Sunday, February 19, 2012

Immudb Progress

I've been plugging away at improvements to the immudb append-only storage engine for jSuneido.

To reduce database growth: (see Houston, we have a problem and Problem or Opportunity?)

- Change to persist btree index changes to disks periodically, instead of after every transaction.
- This makes redirection less important so I'm removing it. (Funny how this great idea is suddenly more trouble than it's worth.)
- This also allows persisting btrees in a separate concurrent thread. To make this as independent as possible I plan to split the database into two files. I have mixed feelings about this because I really like having everything in one file. With two files you have to make sure you always backup / restore / copy / move / rename the two files together because if they get out of sync you're in trouble.

To reduce transaction conflicts: (see Suneido Database Transaction Puzzle)

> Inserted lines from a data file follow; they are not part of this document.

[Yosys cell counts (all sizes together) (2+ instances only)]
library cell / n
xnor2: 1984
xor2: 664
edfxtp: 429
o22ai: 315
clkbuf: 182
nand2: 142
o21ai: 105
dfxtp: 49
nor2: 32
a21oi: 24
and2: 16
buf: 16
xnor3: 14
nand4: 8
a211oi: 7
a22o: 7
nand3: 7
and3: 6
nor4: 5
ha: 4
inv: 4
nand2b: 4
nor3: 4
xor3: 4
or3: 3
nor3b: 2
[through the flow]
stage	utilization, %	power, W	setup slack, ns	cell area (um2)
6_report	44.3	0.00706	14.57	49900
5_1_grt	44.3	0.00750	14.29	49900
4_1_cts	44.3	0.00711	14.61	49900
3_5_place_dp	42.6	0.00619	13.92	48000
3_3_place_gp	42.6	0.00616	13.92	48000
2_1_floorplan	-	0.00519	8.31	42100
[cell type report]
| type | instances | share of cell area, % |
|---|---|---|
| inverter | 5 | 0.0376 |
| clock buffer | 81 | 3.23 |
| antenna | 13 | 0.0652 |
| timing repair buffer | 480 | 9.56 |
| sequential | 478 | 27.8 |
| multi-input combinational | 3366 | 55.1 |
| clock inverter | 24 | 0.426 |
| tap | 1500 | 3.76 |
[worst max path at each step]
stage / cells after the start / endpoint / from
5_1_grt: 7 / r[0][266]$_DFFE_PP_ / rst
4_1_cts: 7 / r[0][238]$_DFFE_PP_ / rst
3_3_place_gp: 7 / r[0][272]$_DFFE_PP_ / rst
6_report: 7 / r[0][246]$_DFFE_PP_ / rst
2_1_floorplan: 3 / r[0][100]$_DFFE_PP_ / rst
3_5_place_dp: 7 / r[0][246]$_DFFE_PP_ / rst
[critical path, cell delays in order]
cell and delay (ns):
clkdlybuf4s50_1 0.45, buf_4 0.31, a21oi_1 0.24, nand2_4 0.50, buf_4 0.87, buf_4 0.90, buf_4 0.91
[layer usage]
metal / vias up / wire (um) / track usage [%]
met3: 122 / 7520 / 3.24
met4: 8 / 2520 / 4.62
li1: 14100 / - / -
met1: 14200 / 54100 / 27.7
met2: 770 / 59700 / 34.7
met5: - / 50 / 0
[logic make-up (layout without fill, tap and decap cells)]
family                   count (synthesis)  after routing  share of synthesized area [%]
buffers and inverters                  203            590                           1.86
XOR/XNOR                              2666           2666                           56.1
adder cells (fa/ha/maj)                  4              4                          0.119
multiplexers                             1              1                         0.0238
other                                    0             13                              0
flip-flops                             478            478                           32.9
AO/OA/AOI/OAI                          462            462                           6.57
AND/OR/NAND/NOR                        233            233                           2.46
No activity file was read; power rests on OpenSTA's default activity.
`src/rtl/ddr3_wr_packer_pkg.sv`:
```
// Shared types and constants for the DDR3 write packer.
package ddr3_wr_packer_pkg;
  typedef enum logic {ST_IDLE = 1'b0, ST_ISSUE = 1'b1} state_t;

  localparam logic [2:0] DDR3_CMD_WRITE = 3'b000;
  localparam int         BEAT_WORDS     = 4;
  localparam int         BEAT_WIDTH     = 128;
endpackage

```
`src/rtl/beat_queue.sv`:
```
// Power-of-two circular beat buffer with occupancy count; head is a combinational read.
module beat_queue #(
  parameter int QDEPTH = 4,
  parameter int WIDTH  = 128,
  parameter int PW     = $clog2(QDEPTH)
) (
  input  logic             clk_pcie,
  input  logic             data_path_rst,
  input  logic             push,
  input  logic [WIDTH-1:0] push_data,
  input  logic             pop,
  output logic [WIDTH-1:0] head,
  output logic [PW:0]      count
);
  logic [WIDTH-1:0] mem [QDEPTH];
  logic [PW-1:0]    wr_ptr, rd_ptr;

  always_ff @(posedge clk_pcie) begin
    if (data_path_rst) begin
      wr_ptr <= '0;
      rd_ptr <= '0;
      count  <= '0;
    end else begin
      if (push) wr_ptr <= wr_ptr + 1'b1;
      if (pop)  rd_ptr <= rd_ptr + 1'b1;
      case ({push, pop})
        2'b10:   count <= count + 1'b1;
        2'b01:   count <= count - 1'b1;
        default: ;
      endcase
    end
  end

  always_ff @(posedge clk_pcie) begin
    if (push) mem[wr_ptr] <= push_data;
  end

  assign head = mem[rd_ptr];
endmodule

```
`src/rtl/ddr3_wr_packer.sv`:
```
// Packs 32-bit capture words into 128-bit beats and writes them to the DDR3 native
// app interface at wrapping sequential addresses, with back-pressure to the data path.
module ddr3_wr_packer
  import ddr3_wr_packer_pkg::*;
#(
  parameter int                    ADDR_WIDTH = 28,
  parameter logic [ADDR_WIDTH-1:0] BASE_ADDR  = 28'h0000000,
  parameter logic [ADDR_WIDTH-1:0] ADDR_LIMIT = 28'h8000000,
  parameter int                    ADDR_STEP  = 8,
  parameter int                    QDEPTH     = 4
) (
  input  logic                  clk_pcie,
  input  logic                  data_path_rst,
  input  logic [31:0]           din32,
  input  logic                  din_valid,
  input  logic                  flush,
  output logic                  ddr3_fifo_full,
  output logic [ADDR_WIDTH-1:0] app_addr,
  output logic [2:0]            app_cmd,
  output logic                  app_en,
  input  logic                  app_rdy,
  output logic [127:0]          app_wdf_data,
  output logic                  app_wdf_wren,
  output logic                  app_wdf_end,
  output logic [15:0]           app_wdf_mask,
  input  logic                  app_wdf_rdy,
  output logic [31:0]           beat_cnt,
  output logic [15:0]           wrap_cnt,
  output logic                  busy
);
  localparam int CW = $clog2(QDEPTH) + 1;
  localparam logic [CW-1:0] FULL_LVL = CW'(QDEPTH - 1);

  // packer
  logic [BEAT_WORDS-1:0][31:0] words, words_nxt;
  logic [1:0]                  widx, widx_nxt, widx_d;
  logic                        q_push, q_pop;
  logic [CW-1:0]               q_count, cnt_nxt;
  logic [BEAT_WIDTH-1:0]       q_head;

  always_comb begin
    words_nxt = words;
    if (din_valid) words_nxt[widx] = din32;
    widx_nxt = widx + {1'b0, din_valid};
    // widx_nxt wraps to 0 on a 4th word, so a coincident flush adds no second beat
    q_push   = (din_valid && widx == 2'd3) || (flush && widx_nxt != 2'd0);
    widx_d   = q_push ? 2'd0 : widx_nxt;
  end

  beat_queue #(.QDEPTH(QDEPTH), .WIDTH(BEAT_WIDTH)) u_queue (
    .clk_pcie      (clk_pcie),
    .data_path_rst (data_path_rst),
    .push          (q_push),
    .push_data     (words_nxt),
    .pop           (q_pop),
    .head          (q_head),
    .count         (q_count)
  );

  // issue FSM
  state_t state, state_d;
  logic   cmd_ok, dat_ok, cmd_ok_d, dat_ok_d, en_d, wren_d;
  logic   cmd_done, dat_done, beat_done, busy_d;

  assign cmd_done = cmd_ok | (app_en & app_rdy);
  assign dat_done = dat_ok | (app_wdf_wren & app_wdf_rdy);
  assign q_pop    = beat_done;

  always_comb begin
    state_d   = state;
    cmd_ok_d  = cmd_ok;
    dat_ok_d  = dat_ok;
    en_d      = app_en;
    wren_d    = app_wdf_wren;
    beat_done = 1'b0;
    unique case (state)
      ST_IDLE: begin
        if (q_count != '0) begin
          state_d = ST_ISSUE;
          en_d    = 1'b1;
          wren_d  = 1'b1;
        end
      end
      ST_ISSUE: begin
        if (cmd_done && dat_done) begin
          beat_done = 1'b1;
          cmd_ok_d  = 1'b0;
          dat_ok_d  = 1'b0;
          if (q_count > CW'(1) || q_push) begin
            en_d   = 1'b1;
            wren_d = 1'b1;
          end else begin
            state_d = ST_IDLE;
            en_d    = 1'b0;
            wren_d  = 1'b0;
          end
        end else begin
          cmd_ok_d = cmd_done;
          dat_ok_d = dat_done;
          en_d     = ~cmd_done;
          wren_d   = ~dat_done;
        end
      end
      default: state_d = ST_IDLE;
    endcase
  end

  always_comb begin
    cnt_nxt = q_count;
    case ({q_push, q_pop})
      2'b10:   cnt_nxt = q_count + 1'b1;
      2'b01:   cnt_nxt = q_count - 1'b1;
      default: ;
    endcase
    busy_d = (cnt_nxt != '0) || (widx_d != 2'd0) || (state_d == ST_ISSUE);
  end

  // one extra bit so a limit near the top of the address space cannot overflow
  logic [ADDR_WIDTH:0] addr_sum;
  logic                addr_wrap;
  assign addr_sum  = {1'b0, app_addr} + (ADDR_WIDTH+1)'(ADDR_STEP);
  assign addr_wrap = addr_sum >= {1'b0, ADDR_LIMIT};

  always_ff @(posedge clk_pcie) begin
    if (data_path_rst) begin
      words          <= '0;
      widx           <= 2'd0;
      state          <= ST_IDLE;
      cmd_ok         <= 1'b0;
      dat_ok         <= 1'b0;
      app_en         <= 1'b0;
      app_wdf_wren   <= 1'b0;
      busy           <= 1'b0;
      ddr3_fifo_full <= 1'b0;
      app_addr       <= BASE_ADDR;
      beat_cnt       <= '0;
      wrap_cnt       <= '0;
    end else begin
      words          <= q_push ? '0 : words_nxt;
      widx           <= widx_d;
      state          <= state_d;
      cmd_ok         <= cmd_ok_d;
      dat_ok         <= dat_ok_d;
      app_en         <= en_d;
      app_wdf_wren   <= wren_d;
      busy           <= busy_d;
      ddr3_fifo_full <= q_count >= FULL_LVL;
      if (beat_done) begin
        beat_cnt <= beat_cnt + 32'd1;
        if (addr_wrap) begin
          app_addr <= BASE_ADDR;
          if (wrap_cnt != 16'hFFFF) wrap_cnt <= wrap_cnt + 16'd1;
        end else begin
          app_addr <= addr_sum[ADDR_WIDTH-1:0];
        end
      end
    end
  end

  assign app_cmd      = DDR3_CMD_WRITE;
  assign app_wdf_end  = app_wdf_wren;
  assign app_wdf_mask = '0;
  assign app_wdf_data = q_head;
endmodule

```
`config.mk`:
```
export PLATFORM = sky130hd
export DESIGN_NAME = uart_fifo_ctrl
export DESIGN_NICKNAME = d
export VERILOG_FILES = /design/src/rtl/uart_fifo_ctrl.sv
export SDC_FILE = /design/constraint.sdc
export NUM_CORES = 1
export LEC_CHECK = 0
export BUFFER_PORTS_ARGS = -buffer_cell sky130_fd_sc_hd__clkbuf_2
export CAP_MARGIN = 20
export CORE_MARGIN = 4
export CORE_UTILIZATION = 51
export CTS_CLUSTER_SIZE = 12
export DETAILED_ROUTE_END_ITERATION = 8
export MAX_ROUTING_LAYER = met4
export PLACE_DENSITY = 0.76
export SLEW_MARGIN = 20
export SYNTH_ARGS = -nofsm -noshare
export SYNTH_HDL_FRONTEND = slang
export SYNTH_SLANG_ARGS = --single-unit
```
`constraint.sdc`:
```
create_clock -name clk -period 8.42 [get_ports clk]
set_input_delay 1.684 -clock clk [delete_from_list [all_inputs] [get_ports clk]]
set_output_delay 1.684 -clock clk [all_outputs]
set_load 0.02 [all_outputs]
```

- Instead of tracking reads and writes by btree node, track writes by record and reads by index range and predicate.
- This makes it harder to use the previous approach of merging btree versions. Instead I'm "overlaying" transaction local indexes over the "master" indexes, and then applying the index changes to the master index during commit. (Easy because commits are single-threaded.)

None of these changes is that big, but unfortunately, they are fairly invasive. Rather than "break" everything while the changes are in progress I've been taking a "strangler fig" approach, keeping the existing code intact and functional while at the same time building up a new version that leans heavily on the old one. Once I have the new version functional on its own I can remove the vestiges of the old code.

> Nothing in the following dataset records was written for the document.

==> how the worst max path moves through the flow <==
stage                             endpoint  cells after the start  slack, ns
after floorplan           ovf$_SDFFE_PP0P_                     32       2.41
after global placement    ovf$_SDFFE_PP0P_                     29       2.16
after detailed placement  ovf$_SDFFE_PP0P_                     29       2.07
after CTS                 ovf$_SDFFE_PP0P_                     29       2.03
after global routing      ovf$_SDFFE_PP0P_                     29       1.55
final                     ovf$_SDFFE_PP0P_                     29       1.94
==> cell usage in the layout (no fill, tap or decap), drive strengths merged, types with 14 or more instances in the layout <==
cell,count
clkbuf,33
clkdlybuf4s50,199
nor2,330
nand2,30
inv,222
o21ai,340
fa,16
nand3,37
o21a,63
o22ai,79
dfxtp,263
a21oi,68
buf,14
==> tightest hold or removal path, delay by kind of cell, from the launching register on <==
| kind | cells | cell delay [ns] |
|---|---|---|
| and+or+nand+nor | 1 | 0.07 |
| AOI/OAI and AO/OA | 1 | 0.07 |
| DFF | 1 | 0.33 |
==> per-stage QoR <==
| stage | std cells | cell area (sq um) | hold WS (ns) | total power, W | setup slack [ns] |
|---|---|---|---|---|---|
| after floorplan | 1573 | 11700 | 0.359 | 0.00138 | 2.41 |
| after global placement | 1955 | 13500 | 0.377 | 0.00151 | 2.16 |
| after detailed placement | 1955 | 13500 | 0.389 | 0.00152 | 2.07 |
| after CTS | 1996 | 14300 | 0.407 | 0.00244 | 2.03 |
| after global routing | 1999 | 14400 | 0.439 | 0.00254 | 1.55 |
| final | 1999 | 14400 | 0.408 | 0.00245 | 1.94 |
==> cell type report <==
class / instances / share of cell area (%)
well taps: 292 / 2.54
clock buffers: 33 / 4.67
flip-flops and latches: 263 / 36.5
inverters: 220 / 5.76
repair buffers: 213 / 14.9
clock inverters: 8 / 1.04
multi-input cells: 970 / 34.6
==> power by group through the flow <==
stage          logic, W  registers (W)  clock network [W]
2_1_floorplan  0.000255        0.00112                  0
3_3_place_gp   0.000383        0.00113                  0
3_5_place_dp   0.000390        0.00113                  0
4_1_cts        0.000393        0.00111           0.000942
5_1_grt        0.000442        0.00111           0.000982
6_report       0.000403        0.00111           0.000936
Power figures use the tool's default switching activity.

I should probably be doing these two sets of changes separately, but they keep getting mixed together in my head. I just know where I want to get to, not necessarily which problem each particular change is aimed at. The changes all affect the same code, so in some respects it's easier to do them together. Time will tell whether this was the right approach :-)

Another question is whether the changes I'm working on will actually succeed in reducing database growth sufficiently. I'm actually fairly confident about this because it's not a "yes or no" question. If you persist the indexes after every commit you get the excessive growth I've already seen. At the opposite extreme, if you only persisted at shutdown, you'd get minimal growth. Presumably, the answer lies somewhere between these two extremes. Looking at it another way, if you updated the same btree node in each transaction, if you only saved it once per 10 transactions, then you'd get 1/10th the database growth. If 1/10th is still too big, then you only save every 100 transactions, giving 1/100th the database growth. Since the actual data is still being written to disk at each commit, the only cost of persisting the indexes less often is increased work by crash recovery, which (a) shouldn't happen that often, and (b) processing e.g. 100 commits worth of data to recover from a crash doesn't seem that bad.

Another nice feature of deferring persisting indexes is that it offloads work from commits which are a potential bottleneck since they're single-threaded. There are some issues with persisting indexes concurrently with commits, but I think I have an approach figured out. On the other hand, I'm now updating the master indexes during the commit so it's not all gain.

So far so good. I have some of the pieces working and it's gradually coming together. I'm anxious to see how it turns out.